製品側に問題があるケースのその1、「添加物」の問題です。

添加物というと、おそらくは、”何となく悪い”イメージを抱いていて、出来れば摂らないほうがいいと思ってはいると思います。

反対に無添加には”何となくよさげ”なイメージがあると思います。

ところが、添加物が具体的にどのように悪いのか、それほど知られていないように思います。

 

実は、医薬品では錠剤のほとんどは添加物です。薬そのものの成分なんて何ミリグラム単位なわけですから、ほんのちょびっとで錠剤にするには添加物で増量する必要があるというわけです。

ただし、医薬品では添加物はそれほど問題にはなりません。

なぜなら、医薬品は危急の場合、要するに飲まなければ堪え難い苦痛に苛まれるとか、生命が危機にさらされるとかの場合に摂るもので、まずは、長期間飲み続けるというものではありません。また、医薬品では使用添加物の安全性についても厳格に規制されています。

ところが、サプリメントは医薬品とは違い、長期間に渡り摂り続けるものです。また、規格や製造については何の規制もありません。

サプリメントの添加物が問題になり得る理由です。

さて、サプリメントで使う食品添加物は厚生労働省が使用を認めています。

ただし、だからといって、安全性が保障されているわけではありません。

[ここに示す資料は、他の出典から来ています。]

**src/rtl/mem_arb_pkg.sv**
```systemverilog
// Shared types for the fetch/load-store memory port arbiter: access sizes,
// FSM states and requester select.
package mem_arb_pkg;

    localparam logic [1:0] SZ_B = 2'd0;
    localparam logic [1:0] SZ_H = 2'd1;
    localparam logic [1:0] SZ_W = 2'd2;

    typedef enum logic [1:0] {
        IDLE,
        ISSUE,
        WAIT,
        RESP
    } state_e;

    typedef enum logic {
        SEL_IF,
        SEL_D
    } sel_e;

endpackage

```
**src/rtl/mem_lane.sv**
```systemverilog
// Combinational byte-lane logic: store lane mask and replication, load lane
// selection with sign/zero extension, and misalignment detection.
module mem_lane
    import mem_arb_pkg::*;
(
    input  logic [1:0]  addr_lo,
    input  logic [1:0]  size,
    input  logic        sign,
    input  logic [31:0] wdata,
    input  logic [31:0] rdata,
    output logic [3:0]  we_mask,
    output logic [31:0] wdata_al,
    output logic [31:0] rdata_ext,
    output logic        misalign
);

    logic [7:0]  rd_byte;
    logic [15:0] rd_half;

    assign rd_byte = rdata[{addr_lo, 3'b000} +: 8];
    assign rd_half = addr_lo[1] ? rdata[31:16] : rdata[15:0];

    always_comb begin
        we_mask   = 4'b0000;
        wdata_al  = '0;
        rdata_ext = '0;
        misalign  = 1'b0;
        case (size)
            SZ_B: begin
                we_mask   = 4'b0001 << addr_lo;
                wdata_al  = {4{wdata[7:0]}};
                rdata_ext = {{24{sign & rd_byte[7]}}, rd_byte};
            end
            SZ_H: begin
                we_mask   = addr_lo[1] ? 4'b1100 : 4'b0011;
                wdata_al  = {2{wdata[15:0]}};
                rdata_ext = {{16{sign & rd_half[15]}}, rd_half};
                misalign  = addr_lo[0];
            end
            SZ_W: begin
                we_mask   = 4'b1111;
                wdata_al  = wdata;
                rdata_ext = rdata;
                misalign  = |addr_lo;
            end
            default: misalign = 1'b1;
        endcase
    end

endmodule

```
**src/rtl/mem_port_arbiter.sv**
```systemverilog
// Arbitrates instruction fetch and load/store onto one single-port RAM.
// Define ARB_FAIR_EN to bound how long fetch can be starved by data traffic.
module mem_port_arbiter
    import mem_arb_pkg::*;
#(
    parameter int unsigned RAM_AW     = 14,
    parameter int unsigned RD_LAT     = 1,
    parameter int unsigned STARVE_MAX = 4
) (
    input  logic              clk,
    input  logic              reset_n,
    input  logic              if_req,
    input  logic [31:0]       if_addr,
    output logic              if_ack,
    output logic [31:0]       if_rdata,
    output logic              if_err,
    input  logic              d_req,
    input  logic              d_we,
    input  logic [1:0]        d_size,
    input  logic              d_sign,
    input  logic [31:0]       d_addr,
    input  logic [31:0]       d_wdata,
    output logic              d_ack,
    output logic [31:0]       d_rdata,
    output logic              d_err,
    output logic              ram_en,
    output logic [3:0]        ram_we,
    output logic [RAM_AW-1:0] ram_addr,
    output logic [31:0]       ram_wdata,
    input  logic [31:0]       ram_rdata
);

    localparam int unsigned LAT_W = (RD_LAT > 1) ? $clog2(RD_LAT) : 1;

    state_e           state_q, state_d;
    sel_e             sel_q, sel_d;
    logic             we_q, we_d;
    logic [1:0]       lo_q, size_q;
    logic             sign_q;
    logic [LAT_W-1:0] lat_q, lat_d;

    logic        pick_if, fetch_wins, grant;
    logic [31:0] gaddr;
    logic [1:0]  lane_size;
    logic        lane_sign;
    logic [31:0] lane_wdata;
    logic [3:0]  lane_mask;
    logic [31:0] lane_wdata_al, lane_rdata;
    logic        misalign;
    logic        resp_d, err_now, to_if, to_d;
    logic        unused_addr;

`ifdef ARB_FAIR_EN
    localparam int unsigned STV_W =
        ($clog2(STARVE_MAX + 1) > 3) ? $clog2(STARVE_MAX + 1) : 3;
    logic [STV_W-1:0] starve_q;
    assign fetch_wins = (starve_q == STV_W'(STARVE_MAX));
`else
    assign fetch_wins = 1'b0;
`endif

    assign pick_if = if_req && (!d_req || fetch_wins);
    assign grant   = (state_q == IDLE) && (if_req || d_req);

    // In IDLE the lane logic looks at the live request; afterwards at the latched one.
    always_comb begin
        gaddr      = {30'b0, lo_q};
        lane_size  = size_q;
        lane_sign  = sign_q;
        lane_wdata = '0;
        we_d       = we_q;
        sel_d      = sel_q;
        if (state_q == IDLE) begin
            if (pick_if) begin
                gaddr     = if_addr;
                lane_size = SZ_W;
                lane_sign = 1'b0;
                we_d      = 1'b0;
                sel_d     = SEL_IF;
            end else begin
                gaddr      = d_addr;
                lane_size  = d_size;
                lane_sign  = d_sign;
                lane_wdata = d_wdata;
                we_d       = d_we;
                sel_d      = SEL_D;
            end
        end
    end

    assign unused_addr = ^gaddr[31:RAM_AW+2];

    mem_lane u_lane (
        .addr_lo   (gaddr[1:0]),
        .size      (lane_size),
        .sign      (lane_sign),
        .wdata     (lane_wdata),
        .rdata     (ram_rdata),
        .we_mask   (lane_mask),
        .wdata_al  (lane_wdata_al),
        .rdata_ext (lane_rdata),
        .misalign  (misalign)
    );

    always_comb begin
        state_d = state_q;
        lat_d   = lat_q;
        case (state_q)
            IDLE:  if (if_req || d_req) state_d = misalign ? RESP : ISSUE;
            ISSUE: begin
                state_d = we_q ? RESP : WAIT;
                lat_d   = LAT_W'(RD_LAT - 1);
            end
            WAIT: begin
                if (lat_q == '0) state_d = RESP;
                else             lat_d   = lat_q - LAT_W'(1);
            end
            RESP:    state_d = IDLE;
            default: state_d = IDLE;
        endcase
    end

    // Only the IDLE->RESP path carries an error, so err is decided at grant time.
    assign resp_d  = (state_d == RESP);
    assign err_now = (state_q == IDLE) && misalign;
    assign to_if   = resp_d && (sel_d == SEL_IF);
    assign to_d    = resp_d && (sel_d == SEL_D);

    always_ff @(posedge clk or negedge reset_n) begin
        if (!reset_n) begin
            state_q   <= IDLE;
            sel_q     <= SEL_IF;
            we_q      <= 1'b0;
            lo_q      <= 2'b00;
            size_q    <= SZ_B;
            sign_q    <= 1'b0;
            lat_q     <= '0;
            ram_en    <= 1'b0;
            ram_we    <= 4'b0000;
            ram_addr  <= '0;
            ram_wdata <= '0;
            if_ack    <= 1'b0;
            if_err    <= 1'b0;
            if_rdata  <= '0;
            d_ack     <= 1'b0;
            d_err     <= 1'b0;
            d_rdata   <= '0;
        end else begin
            state_q <= state_d;
            lat_q   <= lat_d;
            if (grant) begin
                sel_q     <= sel_d;
                we_q      <= we_d;
                lo_q      <= gaddr[1:0];
                size_q    <= lane_size;
                sign_q    <= lane_sign;
                ram_addr  <= gaddr[RAM_AW+1:2];
                ram_wdata <= lane_wdata_al;
            end
            ram_en   <= (state_d == ISSUE);
            ram_we   <= ((state_d == ISSUE) && we_d) ? lane_mask : 4'b0000;
            if_ack   <= to_if;
            if_err   <= to_if && err_now;
            if_rdata <= (to_if && !err_now) ? lane_rdata : '0;
            d_ack    <= to_d;
            d_err    <= to_d && err_now;
            d_rdata  <= (to_d && !err_now && !we_d) ? lane_rdata : '0;
        end
    end

`ifdef ARB_FAIR_EN
    always_ff @(posedge clk or negedge reset_n) begin
        if (!reset_n) begin
            starve_q <= '0;
        end else if (grant) begin
            if (pick_if)                   starve_q <= '0;
            else if (if_req && !fetch_wins) starve_q <= starve_q + STV_W'(1);
        end
    end
`endif

endmodule

```
**config.mk**
```make
export PLATFORM = sky130hd
export DESIGN_NAME = mem_port_arbiter
export DESIGN_NICKNAME = d
export VERILOG_FILES = /design/src/rtl/mem_arb_pkg.sv /design/src/rtl/mem_lane.sv /design/src/rtl/mem_port_arbiter.sv
export SDC_FILE = /design/constraint.sdc
export NUM_CORES = 1
export LEC_CHECK = 0
export CELL_PAD_IN_SITES_DETAIL_PLACEMENT = 2
export CELL_PAD_IN_SITES_GLOBAL_PLACEMENT = 2
export CORE_MARGIN = 2
export CORE_UTILIZATION = 27
export CTS_BUF_LIST = sky130_fd_sc_hd__clkbuf_4 sky130_fd_sc_hd__clkbuf_8
export CTS_CLUSTER_DIAMETER = 40
export CTS_CLUSTER_SIZE = 24
export DETAILED_ROUTE_END_ITERATION = 10
export GPL_TIMING_DRIVEN = 0
export PLACE_DENSITY_LB_ADDON = 0.1
export REMOVE_ABC_BUFFERS = 1
export SLEW_MARGIN = 20
export SYNTH_ARGS = -nofsm -noshare
export SYNTH_HDL_FRONTEND = slang
export SYNTH_SLANG_ARGS = --single-unit
```
**constraint.sdc**
```tcl
create_clock -name clk -period 5.3 [get_ports clk]
set_input_delay 1.325 -clock clk [delete_from_list [all_inputs] [get_ports clk]]
set_output_delay 1.325 -clock clk [all_outputs]
set_load 0.05 [all_outputs]
```
==> impl_metrics.yaml, run 1 <==
yosys:
  synth_xor_area_frac: 0
  yosysWarningCount: 0
  synth_top_family_by_area: "compound AO/OA/AOI/OAI gates"
  avgSynthCellArea_um2: 10.08
  synthSimpleGateAreaFrac: 0.1536
  yosys.cell_types.count: 53
  synth_edf_count: 0
  synth_area_um2: 5645
  ys.flop_type: "dfrtp_1"
  synth_compound_area_frac: 0.2063
  synth_cells: 560
  synthArstFlopShare: 1.000
  synthMuxAreaShare: 0.02837
  yosysSeqAreaShare: 0.5674
  synth_seq_cells: 128
  synth-adder-area-share: 0.006649
final_layout:
  stdcell_count: 1049
  drive_gt1_frac: 0.07317
  layout.nets: 906
  area_growth_pct: 52.39
  antenna-diode-count: 0
worst_setup_path:
  path_common_cell: "nor2_1"
  critPathLaunch: "if_req"
  worst_setup_path_start_kind: "primary input"
  cpMaxStageDelayCell: "clkdlybuf4s50_1"
  cp_max_fo: 22
  crit_type: "primary input to flop"
  worstPathRequired_ps: 5620
  path_cells: "clkdlybuf4s50_1, nor2b_1, o22ai_4, nor2_1, a21oi_1, a221oi_1, nor2_1"
  critPathMaxStageDelay_ps: 730
  ff2ff_path_depth: 8
  arrival_ps: 4760
  critPathCaptureType: "flop"
  rr_startpoint: "state_q[1]"
place:
  preCtsSetupSlack_ps: 453.0
  io_buffers: 222
  place_congestion: 0.7563
  dp_cells: 1018
  dpl.hpwl_um: 16180
timing:
  finalCritPeriodShare: 0.8385
  max_freq_mhz: 225.0
  final_hold_viol_count: 0
  rsz0062_at_grt: "no"
  finalSetupViolCount: 0
  clock_skew_ps: 12.98
  tightest_slew_ps: 942.9
  period_needed_ps: 4444
  setup_ws_ps: 855.7
  drv_slew: 0
  timing.slew.headroom: 0.3699
clocking:
  cts_tree: "built"
  hold_buffers: 0
  numCtsBuffers: 17
  post_cts_buffers: 0
  ctsResizeCount: 0
  cts-htree-levels: 4
  clk_latency_ps: 460
  numClockSinks: 128
  clk_pin_slew_ps: 80
  cts-root-buf: "clkbuf_8"
  clockBufferDepth: 2
power_and_ir_drop:
  power.density_nw_per_um2: 722.2
  ir_drop_v: 0.0003101
  p_leak_uw: 0.003659
global_route:
  grtUsageTotal: 0.2081
  overflow: 0
  first_global_vias: 5980
  grt_max_degree: 76
  antenna_found_initial: 0
  grt_pass1_wl_um: 34870
floorplan:
  rows: 52
  start_util: 0.2772
  io-pin-count: 255
  die_area_um2: 22080
  core_um2: 20360
  die_w_um: 148.6
  die_h_um: 148.6
detailed_routing:
  drc: 0
  ant_nets: 0
  drtIter0Drc: 157
  dr.pass1.iters: 4
  vias: 5300
  finalWirelength_um: 22300
  wl_per_cell_um: 21.26
  via_per_inst: 5.052
worst_hold_path:
  hold-path-cell-count: 2
  min_path_type: "flop to flop"
  hold_start: "ram_addr[5]"
job:
  cap_violations: 0
run_status:
  outcome: "complete, no violations"
layout make-up:
type	count	area, um^2
multi-input cells	389	2290
well taps	270	337.8
repair buffers	224	2282
flip-flops and latches	128	3203
clock buffers	17	234.0
inverters	7	26.28
fillers	2126	11760
clock inverters	14	230.2
flip-flops by register name, indices dropped and copies added (netlist names), 2 cells and up:
signal and flops:
d_rdata 32, state_q 2, lo_q 2, size_q 2, ram_addr 14, ram_wdata 32
if_rdata 32, ram_we 4
worst paths after layout:
path	end	slack (ps)
max	if_rdata[1]	860
min	ram_addr[5]	490
max reg2reg	if_rdata[2]	1550
min reg2reg	ram_addr[5]	490
max in group asynchronous	if_rdata[23]	3810
min in group asynchronous	ram_we[2]	760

なぜなら、それまで知られていなかったリスクがあることが発覚し、使用禁止になる添加物があったり、安全かどうかの判断基準が国や地域によって異なることは珍しいことではありません。

また、複数の添加物を摂った場合の安全性まで検証することは困難です。

実際にビタミンC(アスコルビン酸)と安息酸ナトリウムが一緒になると有害物質であるベンゼンが発生する可能性があると言われています。

一方、最近、妊娠中に摂取していた葉酸のサプリメントの添加物が原因でスティーブンス•ジョンソン症候群にかかったという報告がありました。

とにかく、添加物は摂らないに越したことはないわけです。

ところが、サプリメントの製造には不可欠なものです。

ですから、安全性の高いサプリメントの製造に際しては、必要最低限な内容と量に抑え、さらに、添加物を少なくするような工夫や努力は怠るべきではありません。

飲みやすくするために、本来は不要なはずの風味や色をつけるための添加物を使ったり、製造上の効率を優先して多量の添加物が使われているのが普通です。

自分が毎日口にするサプリメントには、どんな目的で、どんな添加物が、どれくらいの量使われているのか知っておくべきだと思います。